How to build a search system using Coreseek (Sphinx)

Source: Internet
Author: User
Tags elastic search

Coreseek Actual Combat summary

This article contains the following content:

    • Typical architecture of the Coreseek
    • Real-time Solutions
    • MMSEG participle Use experience
    • Experience with synonyms
    • Successor goals
Typical architecture of the Coreseek

The typical structure of coreseek is that the incremental index satisfies the approximate real-time, and the new records cannot be searched in time. For records that exist in the search system, updates to non-string fields are generally called by the Update method. If the search engine wants to return other fields of the business, the real-time nature of the field is quasi-real-time. This situation can be solved in a typical architecture, as shown in Figure 1 is the current typical architecture.

Figure 1
This scheme has some defects in real-time, which satisfies the low-real-time business. However, if the search engine is required to return other business fields, it is best to query the K-v storage system based on the DocId in the search results.

Real-time Solutions

If you want to search for new results in a short delay, if you do not use Sphinx RT mode, you have to think of other options. However, in the current Coreseek version, the RT mode is not very mature, not very stable. However, if the latest version of the Sphinx, there is no Chinese word support, so in the current typical architecture, the need to add a small system, using search results merged.
This is the system architecture shown in Figure 2.

Figure 2
Of course, we can also use elastic search. Here the business records are updated to accelerate the middle of the DB can be msq asynchronous, decoupled, Message Queuing failed, do not need reconciliation, because the subsequent incremental index is equivalent to reconciliation.

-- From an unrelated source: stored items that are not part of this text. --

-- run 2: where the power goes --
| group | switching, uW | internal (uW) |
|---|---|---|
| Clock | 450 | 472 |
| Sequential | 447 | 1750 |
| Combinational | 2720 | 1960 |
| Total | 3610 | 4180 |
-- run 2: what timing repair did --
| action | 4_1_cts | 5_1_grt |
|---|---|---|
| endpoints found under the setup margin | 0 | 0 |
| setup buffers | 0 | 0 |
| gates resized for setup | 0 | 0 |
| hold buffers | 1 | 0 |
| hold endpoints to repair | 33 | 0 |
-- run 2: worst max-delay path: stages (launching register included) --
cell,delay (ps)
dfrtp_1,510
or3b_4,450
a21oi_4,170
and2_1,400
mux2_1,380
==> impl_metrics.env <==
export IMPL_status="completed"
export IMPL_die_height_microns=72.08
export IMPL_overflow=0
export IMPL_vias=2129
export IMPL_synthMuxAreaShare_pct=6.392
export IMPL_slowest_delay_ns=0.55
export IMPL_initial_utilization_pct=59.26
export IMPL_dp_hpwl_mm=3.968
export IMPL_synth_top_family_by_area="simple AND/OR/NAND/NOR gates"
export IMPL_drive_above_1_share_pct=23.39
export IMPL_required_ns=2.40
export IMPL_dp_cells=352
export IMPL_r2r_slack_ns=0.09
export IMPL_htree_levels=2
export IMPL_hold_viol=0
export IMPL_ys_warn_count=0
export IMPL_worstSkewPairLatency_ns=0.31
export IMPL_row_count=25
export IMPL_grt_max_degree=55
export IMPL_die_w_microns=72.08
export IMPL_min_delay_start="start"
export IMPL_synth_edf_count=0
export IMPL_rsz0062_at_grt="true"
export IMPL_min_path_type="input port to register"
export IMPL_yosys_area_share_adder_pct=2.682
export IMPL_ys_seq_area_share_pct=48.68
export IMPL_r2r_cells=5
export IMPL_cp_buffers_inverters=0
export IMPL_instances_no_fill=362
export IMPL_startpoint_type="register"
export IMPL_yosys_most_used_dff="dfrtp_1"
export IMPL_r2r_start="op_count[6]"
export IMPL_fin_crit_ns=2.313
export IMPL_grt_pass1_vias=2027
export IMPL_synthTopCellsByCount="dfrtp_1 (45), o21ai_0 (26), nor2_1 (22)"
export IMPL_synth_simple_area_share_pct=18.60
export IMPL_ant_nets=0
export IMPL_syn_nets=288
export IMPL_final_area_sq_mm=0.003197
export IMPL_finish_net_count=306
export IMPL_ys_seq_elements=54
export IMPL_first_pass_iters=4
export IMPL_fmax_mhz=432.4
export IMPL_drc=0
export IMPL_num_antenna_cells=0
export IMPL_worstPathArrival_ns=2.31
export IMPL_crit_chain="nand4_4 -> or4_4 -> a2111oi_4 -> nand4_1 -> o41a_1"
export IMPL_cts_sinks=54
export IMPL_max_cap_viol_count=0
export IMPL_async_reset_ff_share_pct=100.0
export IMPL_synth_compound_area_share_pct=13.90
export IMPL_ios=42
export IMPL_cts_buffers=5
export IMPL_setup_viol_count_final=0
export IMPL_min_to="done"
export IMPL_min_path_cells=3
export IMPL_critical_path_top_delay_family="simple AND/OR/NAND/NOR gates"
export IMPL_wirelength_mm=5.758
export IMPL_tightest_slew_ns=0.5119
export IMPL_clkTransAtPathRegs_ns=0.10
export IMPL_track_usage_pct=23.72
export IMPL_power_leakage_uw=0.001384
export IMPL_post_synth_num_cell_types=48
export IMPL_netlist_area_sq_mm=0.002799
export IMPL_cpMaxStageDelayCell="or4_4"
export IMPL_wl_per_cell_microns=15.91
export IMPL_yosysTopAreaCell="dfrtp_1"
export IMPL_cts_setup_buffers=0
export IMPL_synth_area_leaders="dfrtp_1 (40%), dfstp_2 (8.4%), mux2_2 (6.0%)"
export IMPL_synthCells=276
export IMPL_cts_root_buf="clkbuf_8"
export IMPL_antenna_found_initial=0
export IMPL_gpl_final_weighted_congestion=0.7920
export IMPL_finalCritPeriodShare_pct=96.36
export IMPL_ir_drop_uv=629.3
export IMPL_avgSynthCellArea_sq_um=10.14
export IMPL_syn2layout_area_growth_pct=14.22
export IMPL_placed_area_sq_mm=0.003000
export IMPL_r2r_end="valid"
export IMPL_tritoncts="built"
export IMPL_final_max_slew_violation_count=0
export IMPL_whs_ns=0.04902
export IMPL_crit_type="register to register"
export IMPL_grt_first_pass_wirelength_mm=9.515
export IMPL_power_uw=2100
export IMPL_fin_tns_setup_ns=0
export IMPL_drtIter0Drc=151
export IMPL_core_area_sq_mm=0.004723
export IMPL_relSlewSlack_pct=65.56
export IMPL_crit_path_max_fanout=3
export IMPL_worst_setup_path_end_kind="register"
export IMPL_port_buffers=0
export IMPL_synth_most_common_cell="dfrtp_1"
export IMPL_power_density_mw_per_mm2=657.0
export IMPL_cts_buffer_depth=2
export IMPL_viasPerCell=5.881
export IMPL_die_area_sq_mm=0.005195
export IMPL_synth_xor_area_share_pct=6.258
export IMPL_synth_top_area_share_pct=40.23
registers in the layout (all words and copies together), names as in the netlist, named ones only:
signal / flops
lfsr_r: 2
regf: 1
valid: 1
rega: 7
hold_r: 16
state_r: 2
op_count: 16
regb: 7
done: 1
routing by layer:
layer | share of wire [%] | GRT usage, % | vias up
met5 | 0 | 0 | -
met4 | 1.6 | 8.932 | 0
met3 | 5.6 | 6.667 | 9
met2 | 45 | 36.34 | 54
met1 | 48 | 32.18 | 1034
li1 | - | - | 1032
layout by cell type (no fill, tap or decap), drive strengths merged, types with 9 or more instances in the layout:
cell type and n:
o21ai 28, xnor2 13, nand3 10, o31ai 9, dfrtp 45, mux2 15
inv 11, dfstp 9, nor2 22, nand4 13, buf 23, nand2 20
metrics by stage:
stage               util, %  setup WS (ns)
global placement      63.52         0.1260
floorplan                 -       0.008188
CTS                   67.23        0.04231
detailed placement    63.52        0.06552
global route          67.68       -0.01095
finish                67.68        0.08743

MMSEG participle Use experience

Mmseg use of the use of experience:
Adding a thesaurus, but what words to add, is fastidious. Personal experience, do not add the length of more than 5 Chinese words, one coreseek inside the default word length is 5, and the word length of more than 5, can be split into independent words, and then combined, and after several times the thesaurus adjustment experience: segmentation less than the segmentation accuracy is relatively high, just personal experience.

Experience with synonyms

Coreseek synonyms seem not to support very well, later I was by modifying the source: In the index, through the keyword to obtain the synonym of the keyword, and index, there is a need for source code can contact me.
Let's talk about the use of consent words:
- search for the same type of product
If we want to search urine not wet goods, the urine is not wet actually is the diaper. But our product name does not appear urine does not wet. In this case, you can add synonyms to the mmseg:
Paper Diapers
-Urine is not wet,
- abbreviations for some brands
Some brand users like to search for short, such as product brand is Avanade. However, it is possible for users to use Cerviño to search.
If we put avanade this keyword into the thesaurus, then users use Cerviño estimate is not to search. If Avanade is not in the thesaurus, the index will be divided into: AI | Then the user search keyword Cerviño, if not in the keyword, will also cut into: | The search can be searched at this time. If either side is in the thesaurus, then the other party must also be the thesaurus.
Then add synonyms:
Avanade
-Cerviño,

Subsequent

You can try to add the Coreseek Chinese word breaker to the latest version, using RT mode.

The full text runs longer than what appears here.